If I recall correctly everything between Intel GMA945 and the the early i3/5/7 iGPUs was not worth the effort with OSX. Maybe with the exception of the X3100 which had a 32bit kext at least. (T61)
Going the Hackintosh way with old hardware I would always try Nawcom´s Mod and a retail Snow Leo DVD.
@24bit -- but it WILL RUN, that was the coolest thing. You won't be playing Call of Duty on it 
I ran both leopard and snowleopard on my old atom based netbook and that went pretty well, and that had 945 graphics if i recall correctly
Now i'm running on a Acer aspire E1-571, quad core i7 power
which apart from the fact i have already had to replace the power socket seems to be very good, Runs mountain lion very nicely (just wish i could run snow leopard on it...)
Why not slow leopard max1zzz?
If you use a proper UEFI bootloader (there are some custom Clover builds available), I cannot see any reason why you cannot (except possibly no graphics driver). Some people are using the Lion dp1 graphics drivers under 10.6.8 with success with some newer NVIDIA cards. Actually, I believe the 10.6.8 combo update had some newer graphics cards supported too. The real problem is installing 10.6.4 (last Apple released installer) and updating. You should have 100% success after installing it on another compatible Hackintosh/RealMac, installing the bootloader, and swapping the HDD back into your box. Then it is only a matter of sorting out the kexts/Boot.plist.
Even my Dell XPS 435t (Core i7 920) was supported, and that is a custom motherboard!
@Protocol 7 -- I believe the latest Web drivers are incompatible with OpenCL/CUDA anyway (under Mountain Lion). There are patches for OpenCL with 2GB+ VRAM cards (which I will have shortly), which I believe will get them working (whether correctly is another matter entirely).
I will be very happy with added performance, as well as PhysX support, which I have been missing. In gaming, the difference between the 660 and the Radeon HD 7870 is negligible, to the point of it only being a couple of frames per second difference. I fully intend to slightly overclock the 660 to bring it up to an acceptable performance/temperature.

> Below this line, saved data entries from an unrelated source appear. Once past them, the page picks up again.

What follows belongs to an exercise in optimizing a design on an open flow for small area; a production flow would make more cautious choices.
Function was checked by simulation only, so behaviour that the tests miss may differ from the original.

== try-yarrow ==
==> flow/design.v (excerpt) <==
module MCU(clk,reset,imem_addr,imem_data,dmem_addr,dmem_we,dmem_wdata,dmem_rdata,
           in_data,out_we,out_addr,out_data);
export LEC_CHECK = 0
export ABC_AREA = 1
export CAP_MARGIN = 20
export CORE_MARGIN = 2
export CORE_UTILIZATION = 60
export SLEW_MARGIN = 20
create_clock -name core_clock -period 10.0 [get_ports {clk}]
standard.sh (not shown) runs the stock make flow with config.mk's settings and CLKGATE_MAP_FILE= SYNTH_SCRIPT=/design/flow/synth_recipe.tcl, a recipe that flattens the netlist after the stock synthesis.
==> flow/flow/run.sh <==
#!/bin/bash
# Own layout flow: the standard ORFS flow, with
#  - synthesis as standard.sh synth runs it, but with a stronger ABC area
#    script (flow/abc_area.script); the flip-flops are mapped before ABC
#    runs, so the registers, their names and cells are the standard ones;
#  - no separate full/half-adder extraction, so ABC maps adders with the
#    rest of the logic;
#  - each module of the RTL (the register-file read ports and the ALU are
#    modules of their own) mapped on its own, then flattened as the standard flow's
#    synthesis script does; all registers are in MCU;
#  - port buffers of the smallest buffer cell;
#  - clock tree without dummy loads.
# Each step's full output goes to a log file in this folder.
set -euo pipefail
W=$PWD
rm -rf "$W/scripts_mod"
cp -r "$FLOW_HOME/scripts" "$W/scripts_mod"
cp "$W/flow/abc_area.script" "$W/scripts_mod/abc_area.script"

SCRIPTS_DIR="$W/scripts_mod" ABC_AREA=1 ADDER_MAP_FILE= SYNTH_HIERARCHICAL=1 \
  SYNTH_MINIMUM_KEEP_SIZE=0 bash standard.sh synth > "$W/log_synth.txt" 2>&1

source "$W/flow/knobs.sh"
bash standard.sh finish > "$W/log_layout.txt" 2>&1
==> flow/flow/abc_area.script <==
strash
&get -n
&deepsyn -T 30
&put
dch -f
amap
topo
==> flow/flow/knobs.sh <==
export BUFFER_PORTS_ARGS="-buffer_cell sky130_fd_sc_hd__buf_1"
export CTS_ARGS="-sink_clustering_enable -repair_clock_nets -dont_use_dummy_load -buf_list sky130_fd_sc_hd__clkbuf_8"
try-yarrow completed every stage of the flow, and the final layout passed the timing, design-rule and antenna checks.
Modified inputs, try-ember compared to try-yarrow
# try-yarrow
export LEC_CHECK = 0
export ABC_AREA = 1
export CAP_MARGIN = 20
export CORE_MARGIN = 2
export CORE_UTILIZATION = 60
export SLEW_MARGIN = 20
create_clock -name core_clock -period 10.0 [get_ports {clk}]
# try-ember
export LEC_CHECK = 0
export ABC_AREA = 1
export CAP_MARGIN = 20
export CORE_MARGIN = 2
export CORE_UTILIZATION = 40
export SLEW_MARGIN = 20
create_clock -name core_clock -period 10.0 [get_ports {clk}]
### Flow results
Measured against each other, try-yarrow and try-ember differ in first-pass GRT wire length, the lower figure coming from try-yarrow. try-ember has less setup slack than try-yarrow. On try-ember: final design instance area without fill is about 1.7% higher than what try-yarrow gave.
#### Input delta (try-umber over try-ember)
# try-ember
export LEC_CHECK = 0
export ABC_AREA = 1
export CAP_MARGIN = 20
export CORE_MARGIN = 2
export CORE_UTILIZATION = 40
export SLEW_MARGIN = 20
create_clock -name core_clock -period 10.0 [get_ports {clk}]
# try-umber
export LEC_CHECK = 0
export ABC_AREA = 1
export CAP_MARGIN = 20
export CORE_MARGIN = 2
export CORE_UTILIZATION = 75
export SLEW_MARGIN = 20
create_clock -name core_clock -period 10.0 [get_ports {clk}]
## What came out
Worst-margin pin slew: lower on try-umber
Row met1 track demand over resource in global routing: try-umber higher / try-ember lower
Die area is higher on try-ember
From try-ember to try-umber the numbers moved as follows: synthesized cell count neither gained nor lost much; first-pass GRT wire length moved down; maximum frequency rose by 1.3%; post-layout utilization of the core moved up.

MCU, a different RTL version from the one above (not shown whole).
Size: ~110 flip-flops, roughly 77 I/O pins, about 7200 sq um of cells after synthesis.
Design MCU, start of the top module:
module MCU(clk,reset,imem_addr,imem_data,dmem_addr,dmem_we,dmem_wdata,dmem_rdata,
           in_data,out_we,out_addr,out_data);
input clk,reset;
output [7:0] imem_addr;
input [16:0] imem_data;
output [7:0] dmem_addr;
output dmem_we;
output [7:0] dmem_wdata;
input [7:0] dmem_rdata;
input [7:0] in_data;
output out_we;
output [7:0] out_addr, out_data;
reg [7:0] pc;         
reg [7:0] pc1;        
reg [4:0] ir_op;      
reg [11:0] ir_f;
reg [7:0] exA;        
reg [7:0] exB;        
reg [2:0] exD;        
reg [1:0] exC;        
reg [7:0] rf1, rf2, rf3, rf4, rf5, rf6, rf7;
wire ex_nod  = (exD == 3'd0);
wire jump    = (exC == 2'b11);
assign dmem_we   = (exC == 2'b01) & ex_nod;
assign out_we    = (exC == 2'b10) & ex_nod;
assign dmem_addr = exA;
assign out_addr  = exA;
assign dmem_wdata = exB;
assign out_data   = exB;
wire [7:0] wb = (exC == 2'b00) ? exB :
                (exC == 2'b01) ? dmem_rdata :
                (exC == 2'b10) ? in_data : exA;
always @(posedge clk) begin
    case (exD)
    3'd1: rf1 <= wb;
    3'd2: rf2 <= wb;
    3'd3: rf3 <= wb;
    3'd4: rf4 <= wb;
    3'd5: rf5 <= wb;
    3'd6: rf6 <= wb;
    3'd7: rf7 <= wb;
    default: ;
    endcase
end
wire [2:0] fD = ir_f[11:9];
wire [2:0] fA = ir_f[8:6];
wire [2:0] fB = ir_f[5:3];
wire [5:0] im = ir_f[5:0];
wire [2:0] sh = ir_f[2:0];
wire o_add = ir_op == 5'b00001;
wire o_ani = ir_op == 5'b00010;
wire o_adi = ir_op == 5'b00011;
wire o_sub = ir_op == 5'b00100;
wire o_slt = ir_op == 5'b00101;
wire o_not = ir_op == 5'b00110;
wire o_ld  = ir_op == 5'b00111;
wire o_st  = ir_op == 5'b01000;
wire o_mov = ir_op == 5'b01001;
wire o_jmp = ir_op == 5'b01010;
wire o_jmr = ir_op == 5'b01011;
wire o_jml = ir_op == 5'b01100;
wire o_ori = ir_op == 5'b01101;
wire o_xor = ir_op == 5'b01110;
  ...
make LEC_CHECK=0 CAP_MARGIN=20 CORE_MARGIN=2 CORE_UTILIZATION=40 SLEW_MARGIN=20 finish   # period 10.0 ns
run.sh (not shown) runs the stock make flow with config.mk's settings and CLKGATE_MAP_FILE= SYNTH_SCRIPT=/design/flow/synth_recipe.tcl, a recipe that flattens the netlist after the stock synthesis.
Stock flow here: none of the scripts above is used.
The baseline finished clean.
==> next run, changes <==
- ABC_AREA: not set -> 1
Worst setup slack improved by 0.23 ns.
Design area goes down by 1.2%.
Via count goes up by 11%.
Routed wire length goes down by 3.7%.
Maximum frequency goes up by 5.0%.
Sequential cell count does not change.
Area after synthesis goes down by 2.6%.
Synthesized cell count goes up by 26%.
From an optimization exercise on the open Yosys and OpenROAD flow, aimed at small area and a short achievable clock period; shortcuts taken in it are not production practice.
In this exercise RTL edits were held to simulation tests only and were not proved equivalent to the original.
Power figures rest on the tool's default switching activity, not on a simulated workload.

// fp64_add
module fp64_add(input clk, input [63:0] a, input [63:0] b, output [63:0] s);
    wire        sx_d, big_d, sub_d, tie_d, hz_d, lzero_d;
    wire [10:0] ex_d;
    wire [51:0] mx_d;
    wire [52:0] ty_d;
    wire [5:0]  dsh_d;
    reg         sx_q, big_q, sub_q, tie_q, hz_q, lzero_q;
    reg  [10:0] ex_q;
    reg  [51:0] mx_q;
    reg  [52:0] ty_q;
    reg  [5:0]  dsh_q;
    wire [52:0] p_d;
    wire [1:0]  k_d;
    wire [11:0] se_d;
    wire        inf_d;
    reg  [52:0] p_q;
    reg  [1:0]  k_q;
    reg  [11:0] se_q;
    reg         inf_q;
    dfa_pre  u_pre(.a(a), .b(b), .sx(sx_d), .ex(ex_d), .mx(mx_d), .ty(ty_d), .dsh(dsh_d), .big(big_d),
                   .sub(sub_d), .tie(tie_d), .hz(hz_d), .lzero(lzero_d));
    dfa_post u_post(.sx(sx_q), .ex(ex_q), .mx(mx_q), .ty(ty_q), .dsh(dsh_q), .big(big_q), .sub(sub_q),
                    .tie(tie_q), .hz(hz_q), .lzero(lzero_q), .p(p_d), .k(k_d), .se(se_d), .inf(inf_d));
    dfa_out  u_out(.p(p_q), .k(k_q), .inf(inf_q), .m(s[51:0]));
    assign s[63:52] = se_q;
    always @(posedge clk) begin
        sx_q    <= sx_d;
        ex_q    <= ex_d;
        mx_q    <= mx_d;
        ty_q    <= ty_d;
        dsh_q   <= dsh_d;
        big_q   <= big_d;
  ...
clock: 30.0 ns
lec_check: 0
cap_margin: 20
core_margin: 2
core_utilization: 25
slew_margin: 20
standard.sh (not shown) runs the stock make flow with config.mk's settings and CLKGATE_MAP_FILE= SYNTH_SCRIPT=/design/flow/synth_recipe.tcl, a recipe that flattens the netlist after the stock synthesis.
==> flow/flow/run.sh <==
#!/bin/bash
# Layout flow: the standard flow with an area-oriented ABC mapping script
# (flow/abc.script replaces ORFS's abc_speed.script; registers unchanged),
# plain buffers on the ports, a denser floorplan, and timing repair that
# aims for setup slack of 21.5 ns at the design's clock.
set -euo pipefail
cp -r "$FLOW_HOME/scripts" scripts_mod
cp flow/abc.script scripts_mod/abc_speed.script
bash standard.sh SCRIPTS_DIR="$PWD/scripts_mod" \
  "BUFFER_PORTS_ARGS=-buffer_cell sky130_fd_sc_hd__buf_1" \
  CORE_UTILIZATION=45 SETUP_SLACK_MARGIN=21.5 CTS_BUF_LIST=sky130_fd_sc_hd__clkbuf_8 ADDER_MAP_FILE= finish > standard.log 2>&1
==> flow/flow/abc.script <==
strash
dch
map -a
topo
stime -c
The first run ran to the end with no violations.
This is an optimization exercise on Yosys and OpenROAD, whose aim is small area and a short achievable clock period, not a production implementation. Where RTL was checked, it was by simulation tests only, not by an equivalence proof against the original. Power is estimated from default activity; no workload was simulated.

==> flow/design.v <==
`timescale 1ns / 1ps
module quant_pre(
    input             clk,
    input             rst,
    input      [31:0] i_max,
    input      [31:0] i_activation,
    output reg [24:0] o_a,      
    output reg [22:0] o_nm,     
    output reg [2:0]  o_sh,     
    output reg        o_big,    
    output reg        o_eq      
);
    wire [7:0] em = i_max[30:23];
    wire [7:0] ea = i_activation[30:23];
    wire [7:0] d  = em - ea;
    wire big  = ea > em;
    wire zero = ea < (em - 8'd8);
    wire eq   = (ea == em);
    always @(posedge clk) begin
        begin
            o_nm  <= ~i_max[22:0];
            o_big <= big;
            o_eq  <= eq & ~zero;
            o_sh  <= eq ? 3'd0 : (d[2:0] - 3'd1);
            if (zero & ~big)
                o_a <= 25'd0;
            else if (eq)
                o_a <= {1'b1, i_activation[22:0], 1'b0};
            else
                o_a <= {2'b01, i_activation[22:0]};
        end
    end
endmodule
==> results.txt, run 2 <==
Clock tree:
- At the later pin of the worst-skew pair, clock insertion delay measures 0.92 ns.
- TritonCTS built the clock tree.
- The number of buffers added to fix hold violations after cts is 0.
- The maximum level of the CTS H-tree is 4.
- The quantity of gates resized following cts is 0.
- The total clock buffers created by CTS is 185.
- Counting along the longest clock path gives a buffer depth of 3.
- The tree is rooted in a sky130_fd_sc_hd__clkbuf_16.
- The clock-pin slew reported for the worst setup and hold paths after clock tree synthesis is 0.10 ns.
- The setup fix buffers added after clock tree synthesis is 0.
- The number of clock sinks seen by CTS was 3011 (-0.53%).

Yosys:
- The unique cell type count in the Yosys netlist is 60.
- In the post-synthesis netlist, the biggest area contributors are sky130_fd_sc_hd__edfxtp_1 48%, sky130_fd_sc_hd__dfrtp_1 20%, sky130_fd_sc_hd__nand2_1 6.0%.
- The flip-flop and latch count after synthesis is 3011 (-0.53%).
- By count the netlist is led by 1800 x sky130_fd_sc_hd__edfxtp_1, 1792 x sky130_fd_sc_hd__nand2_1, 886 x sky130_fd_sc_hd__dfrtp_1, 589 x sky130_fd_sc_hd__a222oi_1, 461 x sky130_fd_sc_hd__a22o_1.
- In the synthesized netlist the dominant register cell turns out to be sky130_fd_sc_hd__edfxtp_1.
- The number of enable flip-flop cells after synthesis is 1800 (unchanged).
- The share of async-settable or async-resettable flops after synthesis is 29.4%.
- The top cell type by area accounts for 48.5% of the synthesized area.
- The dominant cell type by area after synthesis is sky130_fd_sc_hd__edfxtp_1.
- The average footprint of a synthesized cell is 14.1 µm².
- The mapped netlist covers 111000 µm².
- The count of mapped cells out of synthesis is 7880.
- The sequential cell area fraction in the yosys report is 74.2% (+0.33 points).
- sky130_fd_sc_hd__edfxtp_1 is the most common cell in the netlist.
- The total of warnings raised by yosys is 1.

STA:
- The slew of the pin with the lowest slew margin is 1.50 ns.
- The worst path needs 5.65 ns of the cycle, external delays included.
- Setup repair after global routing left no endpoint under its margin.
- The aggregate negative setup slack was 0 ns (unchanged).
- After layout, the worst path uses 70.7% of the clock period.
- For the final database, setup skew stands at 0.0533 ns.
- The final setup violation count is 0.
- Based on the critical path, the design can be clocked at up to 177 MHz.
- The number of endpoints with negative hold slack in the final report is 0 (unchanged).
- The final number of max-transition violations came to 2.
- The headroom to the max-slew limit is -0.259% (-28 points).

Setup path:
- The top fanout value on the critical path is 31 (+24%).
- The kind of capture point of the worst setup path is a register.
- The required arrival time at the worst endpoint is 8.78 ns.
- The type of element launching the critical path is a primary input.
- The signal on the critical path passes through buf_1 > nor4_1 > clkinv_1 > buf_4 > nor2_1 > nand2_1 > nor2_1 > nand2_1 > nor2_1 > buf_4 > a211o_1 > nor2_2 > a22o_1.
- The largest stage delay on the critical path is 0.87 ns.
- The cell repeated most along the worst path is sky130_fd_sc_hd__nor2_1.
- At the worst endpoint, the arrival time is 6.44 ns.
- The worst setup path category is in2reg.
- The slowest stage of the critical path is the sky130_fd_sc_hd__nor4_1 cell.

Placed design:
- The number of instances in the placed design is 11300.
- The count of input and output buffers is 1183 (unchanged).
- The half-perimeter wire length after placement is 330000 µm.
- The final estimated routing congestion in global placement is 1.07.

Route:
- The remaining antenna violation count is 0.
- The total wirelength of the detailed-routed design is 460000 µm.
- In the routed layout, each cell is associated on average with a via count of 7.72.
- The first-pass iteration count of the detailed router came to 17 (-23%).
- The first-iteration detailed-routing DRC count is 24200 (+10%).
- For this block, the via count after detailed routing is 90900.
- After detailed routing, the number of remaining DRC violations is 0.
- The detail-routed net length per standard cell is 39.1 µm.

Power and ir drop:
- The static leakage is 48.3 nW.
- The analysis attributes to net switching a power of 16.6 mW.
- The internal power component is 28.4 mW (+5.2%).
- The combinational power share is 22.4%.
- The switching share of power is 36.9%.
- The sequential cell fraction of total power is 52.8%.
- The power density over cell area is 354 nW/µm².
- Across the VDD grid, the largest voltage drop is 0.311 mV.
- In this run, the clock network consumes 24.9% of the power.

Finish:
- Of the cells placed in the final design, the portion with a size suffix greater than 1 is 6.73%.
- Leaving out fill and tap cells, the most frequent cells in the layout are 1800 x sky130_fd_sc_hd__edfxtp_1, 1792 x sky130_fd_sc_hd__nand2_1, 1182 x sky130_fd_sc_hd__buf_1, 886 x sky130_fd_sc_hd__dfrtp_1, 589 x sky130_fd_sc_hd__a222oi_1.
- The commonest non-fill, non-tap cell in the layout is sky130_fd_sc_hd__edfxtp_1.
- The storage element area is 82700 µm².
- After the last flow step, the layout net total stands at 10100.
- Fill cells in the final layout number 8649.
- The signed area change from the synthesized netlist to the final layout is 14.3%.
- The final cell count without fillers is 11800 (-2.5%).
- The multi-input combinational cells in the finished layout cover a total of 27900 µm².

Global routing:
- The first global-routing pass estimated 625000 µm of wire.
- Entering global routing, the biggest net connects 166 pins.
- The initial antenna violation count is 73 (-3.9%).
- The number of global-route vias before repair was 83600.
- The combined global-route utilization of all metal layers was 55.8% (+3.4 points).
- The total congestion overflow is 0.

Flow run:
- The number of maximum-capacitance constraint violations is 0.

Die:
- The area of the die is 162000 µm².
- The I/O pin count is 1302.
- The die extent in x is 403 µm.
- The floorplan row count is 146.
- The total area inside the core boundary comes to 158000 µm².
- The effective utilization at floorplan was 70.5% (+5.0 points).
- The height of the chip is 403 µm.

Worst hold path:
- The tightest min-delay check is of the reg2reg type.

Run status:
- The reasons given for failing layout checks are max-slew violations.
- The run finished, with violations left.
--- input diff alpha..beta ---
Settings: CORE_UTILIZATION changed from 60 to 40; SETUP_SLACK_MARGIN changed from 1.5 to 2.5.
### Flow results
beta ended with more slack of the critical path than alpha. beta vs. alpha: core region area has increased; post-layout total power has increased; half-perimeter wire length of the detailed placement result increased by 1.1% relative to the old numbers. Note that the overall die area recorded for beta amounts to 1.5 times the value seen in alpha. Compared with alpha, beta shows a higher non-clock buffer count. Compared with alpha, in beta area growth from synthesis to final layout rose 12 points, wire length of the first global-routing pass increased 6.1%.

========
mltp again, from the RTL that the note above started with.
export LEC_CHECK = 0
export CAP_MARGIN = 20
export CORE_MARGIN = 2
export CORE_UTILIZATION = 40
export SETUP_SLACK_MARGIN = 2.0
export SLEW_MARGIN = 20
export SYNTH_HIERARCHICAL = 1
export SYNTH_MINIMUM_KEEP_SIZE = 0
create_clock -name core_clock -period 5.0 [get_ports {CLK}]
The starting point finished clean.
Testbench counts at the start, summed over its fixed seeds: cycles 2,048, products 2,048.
Background: an optimization exercise with open tools, aiming at small area. Do not read the settings as production practice. Where RTL was checked, it was by simulation tests only, not by an equivalence proof against the original. No activity file was given, so power comes from the tool's default toggle rates.

==> module debounce, before the edit <==
module debounce(
    input clk, rst,
    input in,
    output reg out
    );
localparam [12:0] CNT0 = 13'd3184;    
localparam [12:0] INV  = 13'b0101010101010;
reg [12:0] cnt_q;
reg        key_reg;
wire [12:0] cnt = cnt_q ^ INV;
wire low_zero = ~|cnt[11:0];
wire fb       = (cnt[12] ^ cnt[3] ^ cnt[2] ^ cnt[0]) & ~low_zero;
wire at_4999  = cnt[12] & low_zero;
always @(posedge clk, posedge rst) begin
    if (rst) begin
        key_reg <= 1'b0;
        cnt_q   <= CNT0 ^ INV;
    end else begin
        key_reg <= in;
        if (key_reg != in)
            cnt_q <= CNT0 ^ INV;
        else
            cnt_q <= {cnt[11:0], fb} ^ INV;
    end
end
always @(posedge clk, posedge rst) begin
    if (rst)
        out <= 1'b0;
    else if (at_4999)
        out <= in;
end
endmodule
==> module vga_drive, before the edit <==
module vga_drive(
    input clk, rst,
    input rgb_data,
    output hsync, vsync,
    output [2:0] vga_rgb,
    output [9:0] hpos,
    output [9:0] vpos,
    output line_end
);
reg [9:0] h;
reg [9:0] v;
reg [9:0] h_inc, v_inc;
reg       hc, vc;
integer   i;
always @* begin
    hc = 1'b1;
    vc = 1'b1;
    for (i = 0; i < 10; i = i + 1) begin
        h_inc[i] = h[i] ^ hc;
        hc       = hc & h[i];
        v_inc[i] = v[i] ^ vc;
        vc       = vc & v[i];
    end
end
assign line_end = hc;    
wire v_wrap = ~v[9] & (&v[8:5]) & v[3] & v[1];
always @(posedge clk, posedge rst) begin
    if (rst)
        h <= 10'd224;
    else
        h <= h_inc | {2'b00, {3{line_end}}, 5'b00000};
end
always @(posedge clk, posedge rst) begin
    if (rst)
        v <= 10'd990;
    else if (line_end)
        v <= v_wrap ? 10'd990 : v_inc;
end
assign hsync = h[9] | (h[8] & (h[7] | h[6]));
assign vsync = ~(&v[9:6] & ~v[5] & (&v[4:1]));
wire disp = (h[9] | (h[8] & (h[7] | (h[6] & h[5] & h[4])))) & ~(&h[9:4]) &
            ~v[9] & (|v[8:0]);
assign vga_rgb = {3{disp & rgb_data}};
assign hpos = h;
assign vpos = v;
endmodule
clock: 10.0 ns
lec_check: 0
cap_margin: 20
core_margin: 2
core_utilization: 60
place_density: 0.8
slew_margin: 20
standard.sh (not shown) runs the stock make flow with config.mk's settings and CLKGATE_MAP_FILE= SYNTH_SCRIPT=/design/flow/synth_recipe.tcl, a recipe that flattens the netlist after the stock synthesis.
==> flow/flow/run.sh <==
#!/bin/bash
# Layout: the standard flow, with a smaller clock tree (no dummy loads)
# and single-strength port buffers. Each tool's output goes to flow.log.
set -euo pipefail
export CTS_ARGS="-sink_clustering_enable -repair_clock_nets -dont_use_dummy_load -buf_list sky130_fd_sc_hd__clkbuf_8 -sink_clustering_size 30 -sink_clustering_max_diameter 100"
export BUFFER_PORTS_ARGS="-buffer_cell sky130_fd_sc_hd__buf_1"
bash standard.sh > flow.log 2>&1
==> next run, changes <==
--- a/flow/design.v
+++ b/flow/design.v
@@ -4,11 +4,11 @@
     output reg out
     );
-localparam [12:0] CNT0 = 13'd3184;    
-localparam [12:0] INV  = 13'b0101010101010;
+localparam [12:0] CNT0 = 13'd7232;    
+localparam [12:0] INV  = 13'b1010101010101;
 reg [12:0] cnt_q;
 reg        key_reg;
 wire [12:0] cnt = cnt_q ^ INV;
 wire low_zero = ~|cnt[11:0];
-wire fb       = (cnt[12] ^ cnt[3] ^ cnt[2] ^ cnt[0]) & ~low_zero;
+wire fb       = (cnt[12] ^ cnt[2]) & ~low_zero;
 wire at_4999  = cnt[12] & low_zero;
 always @(posedge clk, posedge rst) begin
@@ -44,13 +44,17 @@
 reg [9:0] h_inc, v_inc;
 reg       hc, vc;
-integer   i;
+integer   i, j;
 always @* begin
     hc = 1'b1;
-    vc = 1'b1;
     for (i = 0; i < 10; i = i + 1) begin
         h_inc[i] = h[i] ^ hc;
         hc       = hc & h[i];
-        v_inc[i] = v[i] ^ vc;
-        vc       = vc & v[i];
+    end
+end
+always @* begin
+    vc = &h;
+    for (j = 0; j < 10; j = j + 1) begin
+        v_inc[j] = v[j] ^ vc;
+        vc       = vc & v[j];
     end
 end
@@ -63,9 +67,12 @@
         h <= h_inc | {2'b00, {3{line_end}}, 5'b00000};
 end
+wire v_load = line_end & v_wrap;
+wire [9:0] v_next = (v_inc | {v_load, 4'b0000, v_load, 1'b0, v_load, 2'b00}) &
+                    ~{4'b0000, v_load, 4'b0000, v_load};
 always @(posedge clk, posedge rst) begin
     if (rst)
         v <= 10'd990;
-    else if (line_end)
-        v <= v_wrap ? 10'd990 : v_inc;
+    else
+        v <= v_next;
 end
 assign hsync = h[9] | (h[8] & (h[7] | h[6]));
Outcome: Wire length is lower by 8.5%; clock skew increases by 5.6 ps; combinational power drops by 6.1%; critical path depth fell by 1; total power goes down by 1.2%; area after synthesis drops by 0.71%; utilization drops by 0.60 points; fmax is higher by 3.5%.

I'm hoping that 10.8.5 with latest Web driver + latest CUDA driver will enable OpenCL. There is much success with older 10.8.2 + older CUDA + patch from MultiBeast, to get OpenCL working on 10.8.2, but that won't work with my 10.8.5 install (from memory).
Tmm: Because it is a ivy bridge i7, which as far as i could find can't run 10.6.8 properly
It's not the end of the world as i still have the old MBP running 10.6
Kepler cards don't need any patching to enable OpenCL so you should be good to go, even without the nVidia web drivers. My old 460 needed the patch. Although, as I said if you use OpenCL your card won't clock back down when idle.
As for Snow, Sandy Bridge is the end of the road.
nice info, thanks all for the input (P7/max).
Card should be here within a week. Turns out it is factory overclocked, so VERY close, if not above the 7870.

I received (and promptly installed) my GTX 660 today. WOW!
I have OpenCL/CUDA on Hackintosh (10.8.5) -> LuxMark=501, Galaxies=660.
Working quietly and cool. Really hot day here (36c degrees Celsius/97 degrees Farenheit). Going to give it a thorough testing after dinner.